::: Records shown

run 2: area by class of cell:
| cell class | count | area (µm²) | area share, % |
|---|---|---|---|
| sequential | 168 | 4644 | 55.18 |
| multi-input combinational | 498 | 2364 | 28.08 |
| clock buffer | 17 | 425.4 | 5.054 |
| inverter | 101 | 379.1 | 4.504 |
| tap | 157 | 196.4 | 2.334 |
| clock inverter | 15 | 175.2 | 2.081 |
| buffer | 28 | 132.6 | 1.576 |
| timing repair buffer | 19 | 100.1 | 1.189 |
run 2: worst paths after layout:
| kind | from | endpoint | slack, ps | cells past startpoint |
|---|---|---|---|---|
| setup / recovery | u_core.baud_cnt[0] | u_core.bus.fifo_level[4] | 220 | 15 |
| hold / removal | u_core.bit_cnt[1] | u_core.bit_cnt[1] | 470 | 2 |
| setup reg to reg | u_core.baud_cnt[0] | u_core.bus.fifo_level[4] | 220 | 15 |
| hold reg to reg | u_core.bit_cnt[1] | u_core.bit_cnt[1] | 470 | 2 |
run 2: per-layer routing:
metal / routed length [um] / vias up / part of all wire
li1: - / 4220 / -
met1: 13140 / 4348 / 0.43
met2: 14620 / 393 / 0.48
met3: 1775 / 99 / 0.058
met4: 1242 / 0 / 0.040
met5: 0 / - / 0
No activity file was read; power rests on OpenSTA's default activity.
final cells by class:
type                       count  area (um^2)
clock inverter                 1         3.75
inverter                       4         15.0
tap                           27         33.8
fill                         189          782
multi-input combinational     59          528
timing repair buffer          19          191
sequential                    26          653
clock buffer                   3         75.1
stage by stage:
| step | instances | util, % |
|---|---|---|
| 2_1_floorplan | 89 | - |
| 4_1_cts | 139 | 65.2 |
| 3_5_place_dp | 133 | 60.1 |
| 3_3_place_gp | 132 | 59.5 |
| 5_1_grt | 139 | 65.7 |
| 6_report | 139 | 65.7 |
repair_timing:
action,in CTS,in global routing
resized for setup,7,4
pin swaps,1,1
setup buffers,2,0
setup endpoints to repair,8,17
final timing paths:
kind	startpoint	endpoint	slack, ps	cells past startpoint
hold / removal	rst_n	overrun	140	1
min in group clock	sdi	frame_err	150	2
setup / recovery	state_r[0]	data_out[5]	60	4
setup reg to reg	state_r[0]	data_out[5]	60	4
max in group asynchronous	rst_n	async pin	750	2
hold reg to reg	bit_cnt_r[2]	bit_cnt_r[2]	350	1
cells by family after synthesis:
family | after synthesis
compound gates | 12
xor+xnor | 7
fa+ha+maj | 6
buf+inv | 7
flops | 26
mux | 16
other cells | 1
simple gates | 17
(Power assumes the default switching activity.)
==> src/rtl/dac_pkg.sv <==
// dac_pkg: shared definitions for the DAC PWM / sigma-delta output stage.
//   DAC_WIDTH       code width; one PWM period is 2^DAC_WIDTH cycles
//   DAC_PERIOD_LAST last count value of a period
//   dac_state_t     stage FSM states
package dac_pkg;

   localparam int DAC_WIDTH = 8;
   localparam logic [DAC_WIDTH-1:0] DAC_PERIOD_LAST = {DAC_WIDTH{1'b1}};

   typedef enum logic {
      IDLE = 1'b0,
      RUN  = 1'b1
   } dac_state_t;

endpackage

==> src/rtl/dac_pwm_stage_rise_det.sv <==
// rise_det: registers a level-type valid flag and flags its 0->1 transition.
// Shared by loader consumers that react to the loader's stop flag.
//   clk      in   system clock
//   rst_n    in   async active-low reset
//   i_level  in   level input (loader stop flag)
//   o_rise   out  high in the cycle i_level is high and was low last cycle
module rise_det (
   input  logic clk,
   input  logic rst_n,
   input  logic i_level,
   output logic o_rise
);

   logic r_level_q;

   always_ff @(posedge clk or negedge rst_n) begin
      if (!rst_n) r_level_q <= 1'b0;
      else        r_level_q <= i_level;
   end

   assign o_rise = i_level & ~r_level_q;

endmodule

==> src/rtl/dac_pwm_stage.sv <==
// dac_pwm_stage: turns a double-buffered DAC code into a 1-bit drive stream
// for an external RC filter. New codes are staged in a shadow register and
// applied only at a period boundary so the waveform never glitches.
// Optional first-order sigma-delta output: define DAC_SIGMA_DELTA_EN.
//   clk          in   system clock
//   rst_n        in   async active-low reset
//   ena          in   run enable; low holds count/accumulator, drives 0
//   word_in      in   code from the loader
//   word_valid   in   loader stop flag (level); rising edge = new code
//   soft_clr     in   synchronous return to IDLE, drops any staged code
//   pwm_out      out  PWM drive, high while count < applied code
//   sd_out       out  sigma-delta drive (0 unless DAC_SIGMA_DELTA_EN)
//   period_done  out  pulse on the last count of a period
//   busy         out  high while running
//
// state | meaning
// IDLE  | no code applied yet, outputs 0, waiting for a new code
// RUN   | counting periods and driving the applied code
module dac_pwm_stage
   import dac_pkg::*;
#(
   parameter int WIDTH = DAC_WIDTH
) (
   input  logic             clk,
   input  logic             rst_n,
   input  logic             ena,
   input  logic [WIDTH-1:0] word_in,
   input  logic             word_valid,
   input  logic             soft_clr,
   output logic             pwm_out,
   output logic             sd_out,
   output logic             period_done,
   output logic             busy
);

   localparam logic [WIDTH-1:0] PERIOD_LAST = {WIDTH{1'b1}};

   dac_state_t       r_state;
   dac_state_t       w_state_nxt;
   logic [WIDTH-1:0] r_cnt;
   logic [WIDTH-1:0] r_active;
   logic [WIDTH-1:0] r_pending;
   logic             r_pend_flag;
   logic             w_rise;
   logic             w_run;
   logic             w_step;
   logic             w_boundary;

   rise_det u_rise_det (
      .clk     (clk),
      .rst_n   (rst_n),
      .i_level (word_valid),
      .o_rise  (w_rise)
   );

   assign w_run      = (r_state == RUN);
   assign w_step     = w_run & ena;
   assign w_boundary = w_step & (r_cnt == PERIOD_LAST);

   always_ff @(posedge clk or negedge rst_n) begin
      if (!rst_n) r_state <= IDLE;
      else        r_state <= w_state_nxt;
   end

   always_comb begin
      w_state_nxt = r_state;
      case (r_state)
         IDLE:    if (w_rise) w_state_nxt = RUN;
         RUN:     w_state_nxt = RUN;
         default: w_state_nxt = IDLE;
      endcase
      if (soft_clr) w_state_nxt = IDLE;
   end

   always_ff @(posedge clk or negedge rst_n) begin
      if (!rst_n) begin
         r_cnt       <= '0;
         r_active    <= '0;
         r_pending   <= '0;
         r_pend_flag <= 1'b0;
      end else if (soft_clr) begin
         r_cnt       <= '0;
         r_active    <= '0;
         r_pending   <= '0;
         r_pend_flag <= 1'b0;
      end else if (!w_run) begin
         r_cnt <= '0;
         if (w_rise) begin
            r_active    <= word_in;
            r_pending   <= word_in;
            r_pend_flag <= 1'b0;
         end
      end else begin
         if (w_step) r_cnt <= r_cnt + 1'b1;
         // A code arriving on the boundary itself bypasses the shadow register.
         if (w_boundary && w_rise) begin
            r_active    <= word_in;
            r_pending   <= word_in;
            r_pend_flag <= 1'b0;
         end else if (w_boundary && r_pend_flag) begin
            r_active    <= r_pending;
            r_pend_flag <= 1'b0;
         end else if (w_rise) begin
            r_pending   <= word_in;
            r_pend_flag <= 1'b1;
         end
      end
   end

   // Run-enable gates the drives directly so a pause silences the filter
   // input in the same cycle rather than one cycle late.
   assign busy        = w_run;
   assign pwm_out     = w_step & (r_cnt < r_active);
   assign period_done = w_boundary;

`ifdef DAC_SIGMA_DELTA_EN
   logic [WIDTH-1:0] r_acc;
   logic             r_sd;
   logic [WIDTH:0]   w_acc_sum;

   assign w_acc_sum = {1'b0, r_acc} + {1'b0, r_active};

   always_ff @(posedge clk or negedge rst_n) begin
      if (!rst_n) begin
         r_acc <= '0;
         r_sd  <= 1'b0;
      end else if (soft_clr || !w_run) begin
         r_acc <= '0;
         r_sd  <= 1'b0;
      end else if (w_step) begin
         r_acc <= w_acc_sum[WIDTH-1:0];
         r_sd  <= w_acc_sum[WIDTH];
      end
   end

   assign sd_out = w_step & r_sd;
`else
   assign sd_out = 1'b0;
`endif

endmodule

==> config.mk <==
export PLATFORM = sky130hd
export DESIGN_NAME = dac_pwm_stage
export DESIGN_NICKNAME = d
export VERILOG_FILES = /design/src/rtl/dac_pkg.sv /design/src/rtl/dac_pwm_stage_rise_det.sv /design/src/rtl/dac_pwm_stage.sv
export SDC_FILE = /design/constraint.sdc
export NUM_CORES = 1
export LEC_CHECK = 0
export CELL_PAD_IN_SITES_DETAIL_PLACEMENT = 2
export CELL_PAD_IN_SITES_GLOBAL_PLACEMENT = 2
export CORE_UTILIZATION = 35
export DETAILED_ROUTE_END_ITERATION = 10
export PLACE_DENSITY = 0.77
export SYNTH_ARGS = -nofsm -noshare
export SYNTH_HDL_FRONTEND = slang
export SYNTH_SLANG_ARGS = --single-unit
==> constraint.sdc <==
create_clock -name clk -period 2.26 [get_ports clk]
set_input_delay 0.678 -clock clk [delete_from_list [all_inputs] [get_ports clk]]
set_output_delay 0.678 -clock clk [all_outputs]
set_load 0.02 [all_outputs]
==> flow_summary.json, run 1 <==
{
  "ys_seq_area_share_pct": 47.6,
  "avgRoutedWirePerCell_um": 19.0,
  "nets": 202,
  "syn-instance-count": 138,
  "port-buffer-count": 15,
  "core_um2": 3770,
  "synthAdderAreaFrac_pct": 7.05,
  "die_area_um2": 4320,
  "detail-route-antenna-nets": 0,
  "clock_latency_ps": 280,
  "whs_ps": 532,
  "grt_usage_pct": 23.3,
  "vias": 1215,
  "syn_area_per_cell_um2": 10.3,
  "synth_top_area_share_pct": 47.6,
  "cp.arrival_ps": 1720,
  "synth_top_family_by_area": "simple AND/OR/NAND/NOR gates",
  "final_area_um2": 1870,
  "skew_ps": 6.88,
  "route.detailed.drc": 0,
  "start_kind": "register",
  "n_antenna_cell": 0,
  "post-route-period-util_pct": 106,
  "grt_max_degree": 28,
  "synth_compound_area_share_pct": 14.8,
  "power_leakage_uw": 0.000864,
  "dpl-instance-area_um2": 1810,
  "status": "finished, violations left",
  "multi_input_area_um2": 703,
  "synth_fp_nets": 159,
  "ir_drop_mv": 0.309,
  "tightestPinTransition_ps": 515,
  "worst_ep_required_time_ps": 1580,
  "worstSetupPathType": "register to primary output",
  "drive_gt1_share_pct": 25.6,
  "routed_wl_um": 4340,
  "dp_hpwl_um": 3180,
  "htree_levels": 1,
  "fill_cells": 394,
  "hold_class": "register to register",
  "antenna_found_initial": 0,
  "yosys_warnings": 0,
  "rows": 22,
  "io_pins": 17,
  "synth_top_cells_by_area": "dfrtp_1, ha_1, nand2_1",
  "grt_pass1_wl_um": 7140,
  "layout_common_cells": "buf_4, dfrtp_1, nand2_1",
  "end_kind": "primary output",
  "violations": "negative setup slack",
  "gp_congestion": 0.750,
  "rsz0062_at_grt": "yes",
  "cts_buffers": 3,
  "max_cap_viol_count": 0,
  "netlist.top_cell.by_area": "dfrtp_1",
  "viasPerCell": 5.33,
  "drv_slew": 0,
  "root_buffer": "clkbuf_8",
  "initial_core_util_pct": 37.7,
  "drt_iter0_markers": 25,
  "finalWorstSetupSlack_ps": -135,
  "cts_num_sinks": 27,
  "yosys.area_share.simple_pct": 22.3,
  "hold_violations": 0,
  "setup_viol": 1,
  "setup-tns-final_ps": -135,
  "synth-seq-cells": 27,
  "drt_pass1_iterations": 4,
  "final-seq-area_um2": 676,
  "cp_max_fo": 2,
  "synth_xor_area_share_pct": 3.08,
  "hold_buffers": 0,
  "cts.clk_slew.worst_paths_ps": 100,
  "die_w_um": 65.7,
  "die_y_um": 65.7,
  "syn-cell-area_um2": 1420,
  "first_global_vias": 1375,
  "muxShareOfSynthArea_pct": 0.705,
  "areaGrowthSynthToFinish_pct": 32.0,
  "overflow": 0,
  "powerDensity_nw_per_um2": 495,
  "period_needed_ps": 2390,
  "synth_cell_types": 35,
  "max-clock-path-buffers": 2,
  "fmax_mhz": 418,
  "report.power.total_uw": 927,
  "cts_tree": "yes",
  "relSlewSlack_pct": 65.6,
  "final_common_cell": "buf_4",
  "post-route-util_pct": 49.7
}
logic make-up after synthesis:
kind of cell / count (synthesis)
compound gates: 30
xor+xnor: 5
flops: 27
buf+inv: 14
other cells: 1
mux: 1
simple gates: 52
fa+ha+maj: 8
power breakdown:
group	total, µW	switching, µW	internal [µW]
Combinational	135	71.2	63.8
Clock	282	158	124
Sequential	510	10.7	499
Total	927	240	687
metrics by stage:
stage / cells / setup WS [ps]
floorplan: 138 / 63.1
global route: 228 / -212
finish: 228 / -135
CTS: 228 / -158
global placement: 223 / -570
detailed placement: 223 / -602
Yosys cell counts:
master / n
a211oi_1: 1
a21o_1: 1
a21oi_1: 12
a21oi_2: 1
a221o_1: 8
a31oi_1: 1
and2_1: 8
and3_1: 1
buf_2: 3
buf_4: 1
clkbuf_1: 2
conb_1: 1
dfrtp_1: 27
ha_1: 8
inv_1: 8
mux2i_1: 1
nand2_1: 22
nand2b_1: 3
nand3b_1: 1
nand4_1: 2
nand4_4: 2
nand4b_1: 1
nor2_1: 6
nor2b_1: 1
nor3_1: 1
nor3b_4: 1
nor4_4: 1
o2111ai_1: 1
o21a_1: 1
o21ai_0: 3
o21ai_2: 1
or3_1: 1
or3_2: 1
xnor2_1: 1
xor2_1: 4
registers in the layout, summed over array words and instances, names as in the netlist:
signal	cells
r_active	8
r_cnt	8
r_pending	8
busy	1
r_pend_flag	1
u_rise_det.r_level_q	1
final timing paths:
| kind | slack (ps) | startpoint | cells past startpoint | to |
|---|---|---|---|---|
| setup / recovery | -130 | r_cnt[1] | 5 | pwm_out |
| hold / removal | 530 | r_pending[6] | 2 | r_pending[6] |
| setup reg to reg | 340 | r_cnt[1] | 7 | r_active[4] |
| hold reg to reg | 530 | r_pending[6] | 2 | r_pending[6] |
| max in group asynchronous | 1220 | rst_n | 2 | r_active[1] |
| min in group asynchronous | 770 | rst_n | 2 | r_cnt[7] |
per-layer routing:
layer	vias to the layer above	routed length [µm]	part of all wire, %	GRT usage (%)
met3	6	116	2.7	3.99
met4	0	59	1.4	6.79
met2	17	2410	55	45.0
li1	566	-	-	-
met5	-	0	0	0
met1	626	1760	41	25.3
worst max-delay path: stages, from the launching register on:
cell	delay [ps]
dfrtp_1	420
ha_1	300
a211oi_1	230
o21ai_1	110
a31oi_1	210
buf_4	170
layout make-up:
class | instances | area share [%]
Clock buffer | 3 | 2.20
Inverter | 8 | 1.60
Tap cell | 48 | 3.20
Multi-Input combinational cell | 97 | 37.5
Clock inverter | 1 | 0.267
Sequential cell | 27 | 36.0
Timing Repair Buffer | 44 | 19.2
what timing repair did:
item	in CTS	in global routing
gates resized for setup	12	5
setup endpoints to repair	2	2
hold endpoints to repair	0	0
pin swaps	4	1
setup buffers	1	0
(Power assumes the default switching activity.)
==> run 2: changes to the inputs <==
--- a/config.mk
+++ b/config.mk
@@ -5,11 +5,9 @@
 export SDC_FILE = /design/constraint.sdc
 export NUM_CORES = 1
 export LEC_CHECK = 0
-export CELL_PAD_IN_SITES_DETAIL_PLACEMENT = 2
-export CELL_PAD_IN_SITES_GLOBAL_PLACEMENT = 2
-export CORE_UTILIZATION = 35
+export CORE_UTILIZATION = 40
 export DETAILED_ROUTE_END_ITERATION = 10
-export PLACE_DENSITY = 0.77
+export PLACE_DENSITY = 0.59
 export SYNTH_ARGS = -nofsm -noshare
 export SYNTH_HDL_FRONTEND = slang
 export SYNTH_SLANG_ARGS = --single-unit
==> flow_summary.json, run 2 (synthesis gave the netlist of run 1 again) <==
{
  "routed_wl_um": 2750,
  "top_layer": "met4",
  "grt_max_degree": 28,
  "overflow": 0,
  "viasPerCell": 4.96,
  "avgRoutedWirePerCell_um": 12.2,
  "cts.clk_slew.worst_paths_ps": 140,
  "wl_met2_um": 1340,
  "antenna_found_initial": 0,
  "max_cap_viol_count": 0,
  "fin_cells": 225,
  "post-route-period-util_pct": 105,
  "cts_buffers": 3,
  "rows": 21,
  "end_kind": "primary output",
  "cp.arrival_ps": 1690,
  "dp.cells": 218,
  "max-clock-path-buffers": 2,
  "initial_core_util_pct": 42.2,
  "drt_iter0_markers": 24,
  "worstHoldStart": "r_pending[1]",
  "hold_class": "register to register",
  "fill_cells": 342,
  "hold_violations": 0,
  "status": "finished, violations left",
  "post-route-util_pct": 55.1,
  "reg2reg_setup_slack_ps": 380,
  "start_kind": "register",
  "worstSetupPathType": "register to primary output",
  "gp_congestion": 0.762,
  "dp_hpwl_um": 2130,
  "clock_latency_ps": 320,
  "fmax_mhz": 422,
  "grt_usage_pct": 16.6,
  "final_common_cell": "buf_4",
  "powerDensity_nw_per_um2": 452,
  "rsz0062_at_grt": "yes",
  "setup-tns-final_ps": -109,
  "setup_viol": 1,
  "r2r_cells": 9,
  "worstReg2RegStart": "r_cnt[1]",
  "die_w_um": 61.6,
  "drive_gt1_share_pct": 25.7,
  "met3_length_um": 72,
  "die_y_um": 61.6,
  "hold_buffers": 0,
  "n_antenna_cell": 0,
  "htree_levels": 1,
  "drv_slew": 0,
  "largest_registers": "r_active (8), r_cnt (8), r_pending (8)",
  "nets": 201,
  "skew_ps": 1.02,
  "whs_endpoint": "r_pending[1]",
  "core_um2": 3360,
  "root_buffer": "clkbuf_4",
  "port-buffer-count": 15,
  "die_area_um2": 3790,
  "whs_ps": 527,
  "cts_tree": "yes",
  "report.power.total_uw": 838,
  "crit_path_start": "r_active[4]",
  "power_leakage_uw": 0.000855,
  "period_needed_ps": 2370,
  "detail-route-antenna-nets": 0,
  "areaGrowthSynthToFinish_pct": 30.5,
  "route.detailed.drc": 0,
  "hold_depth": 2,
  "violations": "negative setup slack",
  "drt_pass1_iterations": 4,
  "final-seq-area_um2": 676,
  "cp_max_fo": 2,
  "multi_input_area_um2": 708,
  "io_pins": 17,
  "grt_pass1_wl_um": 4690,
  "layout_common_cells": "buf_4, dfrtp_1, nand2_1",
  "cts_num_sinks": 27,
  "vias": 1115,
  "worst_ep_required_time_ps": 1580,
  "first_global_vias": 1089,
  "finalWorstSetupSlack_ps": -109,
  "r2r-end": "r_active[2]",
  "ir_drop_mv": 0.249,
  "m1WireLength_um": 1320
}
[run 2: changes by cell type in the layout (fill, tap and decap cells not counted)]
cell,delta
clkbuf_4,+3
clkbuf_8,-3
buf_2,-1
nor3_1,-1
nor3_2,+1
[run 2: final cells by class]
class | count | share of cell area, %
clock inverter | 1 | 0.270
sequential | 27 | 36.5
clock buffer | 3 | 1.22
multi-input combinational | 97 | 38.2
timing repair buffer | 43 | 19.1
inverter | 8 | 1.62
tap | 46 | 3.11
[run 2: critical path, stage by stage, from the launching register on]
cell,delay (ps)
dfrtp_1,410
inv_2,80
ha_4,200
a21o_1,160
a21oi_2,110
o21ai_1,80
a31oi_1,170
buf_4,160
[run 2: worst max-delay path by stage]
| stage | end | slack (ps) | depth (start not counted) |
|---|---|---|---|
| 3_3_place_gp | period_done | -550 | 4 |
| 6_report | pwm_out | -110 | 7 |
| 2_1_floorplan | pwm_out | 60 | 5 |
| 5_1_grt | pwm_out | -210 | 7 |
| 4_1_cts | pwm_out | -140 | 7 |
| 3_5_place_dp | pwm_out | -540 | 4 |
[run 2: layer usage]
metal,track usage (%),up-vias
li1,-,563
met1,21.9,539
met2,28.4,11
met3,1.89,2
met4,5.71,0
met5,0,-
[run 2: repair_timing]
action,4_1_cts,5_1_grt
endpoints found under the setup margin,2,2
gates resized for setup,12,7
pin swaps,4,1
endpoints found under the hold margin,0,0
setup buffers,1,2
[run 2: through the flow]
step	area, µm²	worst slack, ps
floorplan	1420	63.1
detailed placement	1790	-535
CTS	1810	-142
global placement	1790	-553
global route	1850	-211
finish	1850	-109
[run 2: power by group]
part           switching, µW  internal (µW)
Clock                    139           66.2
Combinational           60.9           62.5
Sequential              8.90            500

::::::

* Instructions to follow: Above this instruction are the records; retype exactly the lines from the one containing "379.1 | 4.504 |" up to and including the one containing "recovery | u_core.baud_cnt[0]".

* Written response:
| inverter | 101 | 379.1 | 4.504 |
| tap | 157 | 196.4 | 2.334 |
| clock inverter | 15 | 175.2 | 2.081 |
| buffer | 28 | 132.6 | 1.576 |
| timing repair buffer | 19 | 100.1 | 1.189 |
run 2: worst paths after layout:
| kind | from | endpoint | slack, ps | cells past startpoint |
|---|---|---|---|---|
| setup / recovery | u_core.baud_cnt[0] | u_core.bus.fifo_level[4] | 220 | 15 |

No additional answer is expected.